Linear differential equations with coefficients in weighted Bergman and Hardy spaces

Abstract:

Complex linear differential equations of the form \begin{equation}\tag {\dagger } f^{(k)}+a_{k-1}(z)f^{(k-1)}+\cdots +a_1(z)f’+a_0(z)f=0 \end{equation} with coefficients in weighted Bergman or Hardy spaces are studied. It is shown, for example, that if the coefficient $a_j(z)$ of $(\dagger )$ belongs to the weighted Bergman space $A^\frac {1}{k-j}_\alpha$, where $\alpha \ge 0$, for all $j=0,\ldots ,k-1$, then all solutions are of order of growth at most $\alpha$, measured according to the Nevanlinna characteristic.
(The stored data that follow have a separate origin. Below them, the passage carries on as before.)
$ cat src/rtl/booth.sv
// booth -- sequential radix-2 Booth multiplier for 4-bit two's complement operands.
//
// A start request loads the accumulator, multiplier, Q(-1) bit, multiplicand and
// iteration count. Each following CALC cycle does one add/subtract step on the
// accumulator and then arithmetic-shifts {A, Q, q1} right by one. When the last
// iteration finishes, the 9-bit product {A, Q, q1} is registered and ready is raised.
//
// Ports:
//   clk      in   1  rising-edge clock
//   rst      in   1  asynchronous active-low reset
//   start    in   1  level request, accepted in IDLE or DONE
//   Q        in   4  multiplier (two's complement)
//   A        in   4  initial accumulator value (two's complement)
//   M        in   4  multiplicand (two's complement)
//   Qm       in   2  bit 0 = initial Q(-1); bit 1 ignored
//   N        in   4  iteration count, 0 selects 4 iterations
//   ready    out  1  registered, high while product is valid
//   product  out  9  registered result {A_reg, Q_reg, q1}
//
// Build option:
//   BOOTH_LIVE_PRODUCT_EN  when defined, product follows {A_reg, Q_reg, q1} after
//                          every load and CALC cycle instead of only at completion.

module booth (
    input  logic       clk,
    input  logic       rst,
    input  logic       start,
    input  logic [3:0] Q,
    input  logic [3:0] A,
    input  logic [3:0] M,
    input  logic [1:0] Qm,
    input  logic [3:0] N,
    output logic       ready,
    output logic [8:0] product
);

    typedef enum logic [1:0] {
        IDLE = 2'd0,
        CALC = 2'd1,
        DONE = 2'd2
    } state_t;

    state_t     state_q, state_d;
    logic [3:0] acc_q, acc_d;
    logic [3:0] mplr_q, mplr_d;
    logic       q1_q, q1_d;
    logic [3:0] mcand_q, mcand_d;
    logic [3:0] cnt_q, cnt_d;
    logic       ready_q, ready_d;
    logic [8:0] product_q, product_d;

    logic [3:0] acc_arith;
    logic [8:0] step_val;

    // Qm[1] is reserved and deliberately has no effect.
    logic       unused_qm;
    assign unused_qm = Qm[1];

    // One Booth step: add/subtract chosen by the bit pair {Q0, Q(-1)}, then an
    // arithmetic right shift of the whole {A, Q, q1} register (A sign replicated).
    // Accumulator math wraps at 4 bits.
    always_comb begin
        acc_arith = acc_q;
        case ({mplr_q[0], q1_q})
            2'b10:   acc_arith = acc_q - mcand_q;
            2'b01:   acc_arith = acc_q + mcand_q;
            default: acc_arith = acc_q;
        endcase
        step_val = {acc_arith[3], acc_arith, mplr_q};
    end

    // Next-state logic for the control FSM and the datapath registers.
    always_comb begin
        state_d   = state_q;
        acc_d     = acc_q;
        mplr_d    = mplr_q;
        q1_d      = q1_q;
        mcand_d   = mcand_q;
        cnt_d     = cnt_q;
        ready_d   = ready_q;
        product_d = product_q;

        case (state_q)
            IDLE, DONE: begin
                if (start) begin
                    acc_d   = A;
                    mplr_d  = Q;
                    q1_d    = Qm[0];
                    mcand_d = M;
                    cnt_d   = (N == 4'd0) ? 4'd4 : N;
                    ready_d = 1'b0;
                    state_d = CALC;
`ifdef BOOTH_LIVE_PRODUCT_EN
                    product_d = {A, Q, Qm[0]};
`endif
                end
            end
            CALC: begin
                acc_d  = step_val[8:5];
                mplr_d = step_val[4:1];
                q1_d   = step_val[0];
                cnt_d  = cnt_q - 4'd1;
`ifdef BOOTH_LIVE_PRODUCT_EN
                product_d = step_val;
`endif
                // cnt of 1 here means this step is the final iteration.
                if (cnt_q == 4'd1) begin
                    product_d = step_val;
                    ready_d   = 1'b1;
                    state_d   = DONE;
                end
            end
            default: begin
                state_d = IDLE;
            end
        endcase
    end

    // Reset clears everything so an aborted run leaves no partial product behind.
    always_ff @(posedge clk or negedge rst) begin
        if (!rst) begin
            state_q   <= IDLE;
            acc_q     <= 4'd0;
            mplr_q    <= 4'd0;
            q1_q      <= 1'b0;
            mcand_q   <= 4'd0;
            cnt_q     <= 4'd0;
            ready_q   <= 1'b0;
            product_q <= 9'd0;
        end else begin
            state_q   <= state_d;
            acc_q     <= acc_d;
            mplr_q    <= mplr_d;
            q1_q      <= q1_d;
            mcand_q   <= mcand_d;
            cnt_q     <= cnt_d;
            ready_q   <= ready_d;
            product_q <= product_d;
        end
    end

    assign ready   = ready_q;
    assign product = product_q;

endmodule

$ cat config.mk
export PLATFORM = sky130hd
export DESIGN_NAME = booth
export DESIGN_NICKNAME = d
export VERILOG_FILES = /design/src/rtl/booth.sv
export SDC_FILE = /design/constraint.sdc
export NUM_CORES = 1
export LEC_CHECK = 0
export ABC_AREA = 1
export CORE_ASPECT_RATIO = 2
export CORE_UTILIZATION = 41
export DETAILED_ROUTE_END_ITERATION = 10
export GPL_TIMING_DRIVEN = 0
export HOLD_SLACK_MARGIN = 0.1
export MAX_ROUTING_LAYER = met4
export PLACE_DENSITY = 0.66
export SETUP_SLACK_MARGIN = 0.1
export SLEW_MARGIN = 20
export SYNTH_ARGS = -nofsm -noshare
export SYNTH_HDL_FRONTEND = slang
export SYNTH_SLANG_ARGS = --single-unit
$ cat constraint.sdc
create_clock -name clk -period 2.6 [get_ports clk]
set_clock_uncertainty 0.15 [all_clocks]
set_input_delay 0.26 -clock clk [delete_from_list [all_inputs] [get_ports clk]]
set_output_delay 0.26 -clock clk [all_outputs]
set_load 0.05 [all_outputs]
==> impl_metrics.json <==
{
  "outcome": "finished clean",
  "areaGrowthSynthToFinish_pct": 27.99,
  "cp_cell_sequence": "inv_1, ha_1, inv_1, o21ai_0, inv_1, fa_1, xor2_1, o21ai_0, nand2_1, o211ai_1",
  "cts_tree": "built",
  "io_buffer_count": 29,
  "yosysTopAreaCell": "dfrtp_1",
  "ys_types": 30,
  "wl_per_cell_um": 12.27,
  "synth_ff_type": "dfrtp_1",
  "avgSynthCellArea_um2": 8.431,
  "dp.final_hpwl_mm": 2.482,
  "setup_viol_count_final": 0,
  "dr_total_vias": 1236,
  "path_common_cell": "inv_1",
  "critPathLaunchType": "register",
  "synth_enable_flop_cells": 0,
  "async_flop_share_pct": 100.0,
  "syn-cell-area_mm2": 0.001484,
  "cts-buffers-inserted": 3,
  "dieHeight_um": 87.08,
  "synth.most_common_cell": "nand2_1",
  "end_kind": "register",
  "critPathMaxFanout": 3,
  "multi_input_area_um2": 654.4,
  "fillers": 329,
  "ys_seq_area_share_pct": 47.22,
  "design.core.area_mm2": 0.003416,
  "drv_cap": 0,
  "fin_tns_setup_ns": 0,
  "crit_type": "reg -> reg",
  "hold_violations": 0,
  "path_clk_slew_ns": 0.09,
  "gp_congestion": 0.7905,
  "overflow": 0,
  "ir_worst_vdd_mv": 0.7409,
  "leakage_uw": 0.0009339,
  "first_pass_iters": 5,
  "crit_arrival_ns": 2.36,
  "antenna_left": 0,
  "dieWidth_um": 44.54,
  "grt_max_degree": 29,
  "slowest_stage": "fa_1",
  "htree_levels": 1,
  "design.portCount": 31,
  "pre_cts_slack_ns": 0.2908,
  "rows": 30,
  "min_period_over_period_pct": 88.90,
  "clk_latency_ns": 0.28,
  "ys_ff_latch": 28,
  "syn_nets": 205,
  "cts_setup_buffers": 0,
  "rsz0062_at_grt": "false",
  "cts-root-buf": "clkbuf_8",
  "initial_core_util_pct": 43.44,
  "power_density_mw_per_mm2": 1377,
  "tightest_slew_ns": 0.6453,
  "synth_commonest_cells": "53 x nand2_1, 28 x dfrtp_1, 22 x inv_1",
  "clock_sinks": 28,
  "fmax_mhz": 432.6,
  "hold_ws_ns": 0.3290,
  "fin_nets": 240,
  "slew_violations": 0,
  "finalCriticalPeriod_ns": 2.311,
  "synth.area.top_cells": "dfrtp_1 47%, nand2_1 13%, ha_1 5.9%",
  "grt_pass1_wl_mm": 5.444,
  "viasPerCell": 4.791,
  "die_area_mm2": 0.003879,
  "synth_top_area_share_pct": 47.22,
  "synth_cells": 176,
  "drc": 0,
  "hold_path_class": "reg -> reg",
  "slew_headroom_pct": 56.98,
  "grt_pass1_vias": 1262,
  "final_cells": 258,
  "worstPathRequired_ns": 2.65,
  "drt-initial-drc-count": 14,
  "yosysWarnings": 0,
  "routed_wl_mm": 3.166,
  "grt_usage_pct": 19.52,
  "regArea_um2": 700.7,
  "drive_gt1_share_pct": 11.43,
  "place_inst": 253,
  "max_stage_delay_ns": 0.41,
  "worst_slack_ns": 0.2886,
  "diodes": 0,
  "clockBufferDepth": 2,
  "antenna_found_initial": 0
}
==> power by group <==
part / total [µW] / internal [µW] / switching (µW)
Combinational: 1580 / 583 / 1000
Sequential: 755 / 645 / 110
Clock: 276 / 136 / 140
Total: 2620 / 1360 / 1250
==> repair_timing <==
item                       CTS  global route
setup endpoints to repair    0             3
hold endpoints to repair    28             0
resized for setup            0             2
hold buffers                 1             0
==> cells by family (layout without fill, tap and decap cells) <==
family | count (synthesis) | after routing | share of synthesized area [%]
fa+ha+maj | 8 | 8 | 7.251
simple gates | 75 | 75 | 21.33
buf+inv | 32 | 66 | 9.022
compound gates | 30 | 30 | 13.41
flops | 28 | 28 | 47.22
xor+xnor | 3 | 3 | 1.771
==> sequential cells by signal, summed over array words and instances (netlist names) <==
register,flops
mplr_q,4
q1_q,1
mcand_q,4
ready,1
state_q,2
product,8
cnt_q,4
acc_q,4
==> routing by layer <==
metal | GRT usage (%) | share of wire, % | vias up
met5 | - | 0 | -
met4 | 7.438 | 1.7 | 0
met3 | 2.075 | 2.3 | 5
met2 | 34.63 | 54 | 21
met1 | 21.53 | 42 | 581
li1 | - | - | 629
==> cell type report <==
type | instances | share of cell area [%]
clock buffer | 4 | 2.899
inverter | 28 | 5.534
tap | 48 | 3.162
sequential | 28 | 36.89
buffer | 4 | 1.515
multi-input combinational | 116 | 34.45
timing repair buffer | 30 | 15.55
==> worst paths after layout <==
kind | startpoint | endpoint | slack, ns | cells after the start
setup / recovery | mcand_q[0] | acc_q[1] | 0.29 | 10
max in group asynchronous | rst | mcand_q[0] | 1.50 | 2
hold / removal | product[4] | product[4] | 0.33 | 2
min in group asynchronous | rst | mcand_q[2] | 0.38 | 2
setup reg to reg | mcand_q[0] | acc_q[1] | 0.29 | 10
hold reg to reg | product[4] | product[4] | 0.33 | 2
==> per-stage QoR <==
stage	instance area, µm²	utilization, %	total power (µW)
final	1899	55.60	2616
after global placement	1834	53.70	2302
after detailed placement	1829	53.55	2345
after global routing	1899	55.60	2862
after floorplan	1484	-	1925
after CTS	1894	55.46	2623
==> critical path: cells and delay by family (launching register included) <==
family | cells | cell delay [ns]
DFF | 1 | 0.38
and+or+nand+nor | 1 | 0.09
AOI/OAI and AO/OA | 3 | 0.53
buffers and inverters | 3 | 0.23
adders and majority gates | 2 | 0.69
xor gates and xnor gates | 1 | 0.15
==> placed cells by master, fill, tap and decap left out, types with 2 or more instances in the layout <==
cell type        netlist  layout
nand2_1               53      53
dfrtp_1               28      28
clkdlybuf4s50_1        0      28
inv_1                 22      22
nor2_1                11      10
o21ai_0                8       8
nand3_1                6       6
ha_1                   7       6
inv_2                  5       5
o21ai_1                4       4
o21ai_2                4       4
clkbuf_8               0       4
xor2_1                 3       3
buf_2                  2       3
a221oi_1               3       3
nor2_4                 2       2
a21oi_1                2       2
o211ai_1               2       2
No activity file was read; power rests on OpenSTA's default activity.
In the case when $\alpha =0$ all solutions are shown to be not only of order of growth zero, but of bounded characteristic. Conversely, if all solutions are of order of growth at most $\alpha \ge 0$, then the coefficient $a_j(z)$ is shown to belong to $A^{p_j}_\alpha$ for all $p_j\in (0,\frac {1}{k-j})$ and $j=0,\ldots ,k-1$. Analogous results, when the coefficients belong to certain weighted Hardy spaces, are obtained. The non-homogeneous equation associated to $(\dagger )$ is also briefly discussed.